What you should do:
Looking at the records below, state how many lines include the string "power" and add nothing further.

Provided records:
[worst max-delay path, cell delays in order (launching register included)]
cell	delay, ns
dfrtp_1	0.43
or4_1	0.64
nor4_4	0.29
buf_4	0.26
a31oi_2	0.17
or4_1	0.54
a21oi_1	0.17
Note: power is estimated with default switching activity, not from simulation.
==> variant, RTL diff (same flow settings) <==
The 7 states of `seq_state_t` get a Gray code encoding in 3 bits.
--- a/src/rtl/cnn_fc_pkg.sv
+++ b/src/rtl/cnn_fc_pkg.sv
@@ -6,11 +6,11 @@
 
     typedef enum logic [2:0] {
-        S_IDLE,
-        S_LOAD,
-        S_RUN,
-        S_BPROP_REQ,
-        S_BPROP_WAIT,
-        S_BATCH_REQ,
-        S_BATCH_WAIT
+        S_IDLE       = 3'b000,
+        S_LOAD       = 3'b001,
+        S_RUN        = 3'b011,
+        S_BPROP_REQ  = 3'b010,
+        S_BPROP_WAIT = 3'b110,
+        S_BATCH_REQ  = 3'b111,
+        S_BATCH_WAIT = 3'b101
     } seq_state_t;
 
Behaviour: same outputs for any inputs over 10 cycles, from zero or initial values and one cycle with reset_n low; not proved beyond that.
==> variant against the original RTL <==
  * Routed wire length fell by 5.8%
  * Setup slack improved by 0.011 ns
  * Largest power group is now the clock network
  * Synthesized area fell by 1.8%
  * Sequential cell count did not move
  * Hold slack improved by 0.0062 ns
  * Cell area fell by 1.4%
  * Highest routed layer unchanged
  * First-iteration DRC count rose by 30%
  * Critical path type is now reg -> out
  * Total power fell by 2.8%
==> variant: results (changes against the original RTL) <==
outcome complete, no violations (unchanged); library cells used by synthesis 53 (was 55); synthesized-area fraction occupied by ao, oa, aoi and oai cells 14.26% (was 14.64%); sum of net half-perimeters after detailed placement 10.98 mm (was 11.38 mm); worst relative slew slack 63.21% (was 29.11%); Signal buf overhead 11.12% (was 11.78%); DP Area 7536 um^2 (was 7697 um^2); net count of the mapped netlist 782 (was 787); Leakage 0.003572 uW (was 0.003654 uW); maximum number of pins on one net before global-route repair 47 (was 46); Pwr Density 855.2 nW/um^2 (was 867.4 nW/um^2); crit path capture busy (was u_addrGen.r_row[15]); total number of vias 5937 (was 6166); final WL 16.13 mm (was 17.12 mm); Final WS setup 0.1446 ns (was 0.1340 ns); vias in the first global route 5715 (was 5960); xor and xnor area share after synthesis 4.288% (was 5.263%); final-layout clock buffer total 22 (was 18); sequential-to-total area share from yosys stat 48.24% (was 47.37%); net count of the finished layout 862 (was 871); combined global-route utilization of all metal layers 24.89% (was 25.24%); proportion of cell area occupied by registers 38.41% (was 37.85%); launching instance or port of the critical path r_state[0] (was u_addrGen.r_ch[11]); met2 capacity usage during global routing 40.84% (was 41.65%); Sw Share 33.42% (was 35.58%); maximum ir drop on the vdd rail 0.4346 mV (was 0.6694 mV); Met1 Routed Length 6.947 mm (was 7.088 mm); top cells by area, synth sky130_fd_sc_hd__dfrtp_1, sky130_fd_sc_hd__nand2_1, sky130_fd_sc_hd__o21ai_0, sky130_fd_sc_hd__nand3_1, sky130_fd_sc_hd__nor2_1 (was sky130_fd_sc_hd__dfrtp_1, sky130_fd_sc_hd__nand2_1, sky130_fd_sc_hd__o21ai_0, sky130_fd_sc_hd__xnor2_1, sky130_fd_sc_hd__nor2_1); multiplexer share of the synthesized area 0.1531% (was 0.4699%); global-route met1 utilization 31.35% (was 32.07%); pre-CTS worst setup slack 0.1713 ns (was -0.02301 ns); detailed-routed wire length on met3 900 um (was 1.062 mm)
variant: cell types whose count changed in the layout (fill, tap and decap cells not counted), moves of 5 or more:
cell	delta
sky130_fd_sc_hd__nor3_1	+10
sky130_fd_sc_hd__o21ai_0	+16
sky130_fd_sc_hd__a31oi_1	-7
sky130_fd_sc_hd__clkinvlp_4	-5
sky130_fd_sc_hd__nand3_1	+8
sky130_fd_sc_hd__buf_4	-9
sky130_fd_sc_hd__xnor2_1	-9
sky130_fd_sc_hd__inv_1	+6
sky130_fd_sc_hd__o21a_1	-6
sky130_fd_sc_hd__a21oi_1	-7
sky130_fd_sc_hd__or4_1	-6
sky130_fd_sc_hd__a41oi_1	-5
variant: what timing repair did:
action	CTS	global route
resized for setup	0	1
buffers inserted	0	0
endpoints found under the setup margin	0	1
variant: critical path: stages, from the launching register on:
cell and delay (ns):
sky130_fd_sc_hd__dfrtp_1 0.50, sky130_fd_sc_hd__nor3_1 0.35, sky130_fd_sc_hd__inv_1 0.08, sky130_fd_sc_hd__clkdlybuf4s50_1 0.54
`src/rtl/fifo_merge_arb_pkg.sv`:
```
// Shared constants and helpers for the multi-channel FIFO merger.
package fifo_merge_arb_pkg;

    localparam int ARB_FIXED = 0;
    localparam int ARB_RR    = 1;

    // Minimum width is 1 so that degenerate sizes still give legal vectors.
    function automatic int clog2(input int value);
        int result;
        int v;
        result = 0;
        v      = value - 1;
        while (v > 0) begin
            result = result + 1;
            v      = v >> 1;
        end
        return (result < 1) ? 1 : result;
    endfunction

endpackage

```
`src/rtl/fifo_merge_arb_sync_fifo.sv`:
```
// Single-clock FIFO with show-ahead head word, full/empty flags and occupancy count.
module sync_fifo
    import fifo_merge_arb_pkg::*;
#(
    parameter int DATA_W = 16,
    parameter int DEPTH  = 8,
    localparam int AW    = clog2(DEPTH),
    localparam int CW    = clog2(DEPTH + 1)
) (
    input  logic              clk,
    input  logic              rst,
    input  logic              push_i,
    input  logic              pop_i,
    input  logic [DATA_W-1:0] din_i,
    output logic [DATA_W-1:0] dout_o,
    output logic              full_o,
    output logic              empty_o,
    output logic [CW-1:0]     count_o
);

    logic [DATA_W-1:0] mem_q [DEPTH];
    logic [AW-1:0]     wr_ptr_q, wr_ptr_d;
    logic [AW-1:0]     rd_ptr_q, rd_ptr_d;
    logic [CW-1:0]     count_q, count_d;
    logic              do_push;
    logic              do_pop;

    assign full_o  = (count_q == CW'(DEPTH));
    assign empty_o = (count_q == '0);
    assign count_o = count_q;
    assign dout_o  = mem_q[rd_ptr_q];

    // A push into a full FIFO is refused even if a pop frees a slot this cycle.
    assign do_push = push_i && !full_o;
    assign do_pop  = pop_i && !empty_o;

    always_comb begin
        wr_ptr_d = wr_ptr_q;
        rd_ptr_d = rd_ptr_q;
        count_d  = count_q;
        if (do_push) begin
            wr_ptr_d = wr_ptr_q + AW'(1);
        end
        if (do_pop) begin
            rd_ptr_d = rd_ptr_q + AW'(1);
        end
        case ({do_push, do_pop})
            2'b10:   count_d = count_q + CW'(1);
            2'b01:   count_d = count_q - CW'(1);
            default: count_d = count_q;
        endcase
    end

    always_ff @(posedge clk) begin
        if (rst) begin
            wr_ptr_q <= '0;
            rd_ptr_q <= '0;
            count_q  <= '0;
        end else begin
            wr_ptr_q <= wr_ptr_d;
            rd_ptr_q <= rd_ptr_d;
            count_q  <= count_d;
        end
    end

    always_ff @(posedge clk) begin
        if (do_push) begin
            mem_q[wr_ptr_q] <= din_i;
        end
    end

endmodule

```
`src/rtl/fifo_merge_arb.sv`:
```
// Multi-channel FIFO merger: per-channel FIFOs drained through a fixed-priority
// or round-robin arbiter into a single registered valid/ready output.
module fifo_merge_arb
    import fifo_merge_arb_pkg::*;
#(
    parameter int CH_NUM   = 4,
    parameter int DATA_W   = 16,
    parameter int DEPTH    = 8,
    parameter int ARB_MODE = ARB_FIXED
) (
    input  logic                     clk,
    input  logic                     rst,
    input  logic [CH_NUM*DATA_W-1:0] din,
    input  logic [CH_NUM-1:0]        din_vld,
    output logic [CH_NUM-1:0]        din_full,
    output logic [DATA_W-1:0]        dout,
    output logic                     dout_vld,
    input  logic                     dout_rdy,
    output logic [clog2(CH_NUM)-1:0] chan,
    output logic [CH_NUM-1:0]        ovf
);

    localparam int CH_W = clog2(CH_NUM);
    localparam int CW   = clog2(DEPTH + 1);

    logic [CH_NUM-1:0] full_w;
    logic [CH_NUM-1:0] empty_w;
    logic [CH_NUM-1:0] wr_en;
    logic [CH_NUM-1:0] pop_en;
    logic [DATA_W-1:0] head_w [CH_NUM];
    logic [CW-1:0]     cnt_w  [CH_NUM];

    logic [DATA_W-1:0] dout_q, dout_d;
    logic [CH_W-1:0]   chan_q, chan_d;
    logic              vld_q, vld_d;
    logic [CH_W-1:0]   last_q, last_d;
    logic [CH_NUM-1:0] ovf_q, ovf_d;

    logic              out_free;
    logic              found;
    logic              grant;
    logic [CH_W-1:0]   gnt_idx;

    for (genvar g = 0; g < CH_NUM; g++) begin : g_ch
        assign wr_en[g]    = din_vld[g] & ~full_w[g];
        assign pop_en[g]   = grant && (gnt_idx == CH_W'(g));
        assign din_full[g] = (cnt_w[g] == CW'(DEPTH));

        sync_fifo #(
            .DATA_W (DATA_W),
            .DEPTH  (DEPTH)
        ) u_fifo (
            .clk     (clk),
            .rst     (rst),
            .push_i  (wr_en[g]),
            .pop_i   (pop_en[g]),
            .din_i   (din[g*DATA_W +: DATA_W]),
            .dout_o  (head_w[g]),
            .full_o  (full_w[g]),
            .empty_o (empty_w[g]),
            .count_o (cnt_w[g])
        );
    end

    assign out_free = !vld_q || dout_rdy;

    // Round-robin: first pass covers channels above last grant, second pass wraps
    // around; fixed priority simply takes the first non-empty channel.
    always_comb begin
        found   = 1'b0;
        gnt_idx = '0;
        for (int k = 0; k < CH_NUM; k++) begin
            if (!found && !empty_w[CH_W'(k)] &&
                (ARB_MODE == ARB_FIXED || CH_W'(k) > last_q)) begin
                found   = 1'b1;
                gnt_idx = CH_W'(k);
            end
        end
        for (int k = 0; k < CH_NUM; k++) begin
            if (!found && !empty_w[CH_W'(k)]) begin
                found   = 1'b1;
                gnt_idx = CH_W'(k);
            end
        end
    end

    assign grant = out_free && found;

    always_comb begin
        dout_d = dout_q;
        chan_d = chan_q;
        vld_d  = vld_q;
        last_d = last_q;
        if (grant) begin
            dout_d = head_w[gnt_idx];
            chan_d = gnt_idx;
            vld_d  = 1'b1;
            last_d = gnt_idx;
        end else if (out_free) begin
            vld_d  = 1'b0;
        end
        ovf_d = ovf_q | (din_vld & full_w);
    end

    always_ff @(posedge clk) begin
        if (rst) begin
            dout_q <= '0;
            chan_q <= '0;
            vld_q  <= 1'b0;
            last_q <= CH_W'(CH_NUM - 1);
            ovf_q  <= '0;
        end else begin
            dout_q <= dout_d;
            chan_q <= chan_d;
            vld_q  <= vld_d;
            last_q <= last_d;
            ovf_q  <= ovf_d;
        end
    end

    assign dout     = dout_q;
    assign chan     = chan_q;
    assign dout_vld = vld_q;
    assign ovf      = ovf_q;

endmodule

```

Result below:
3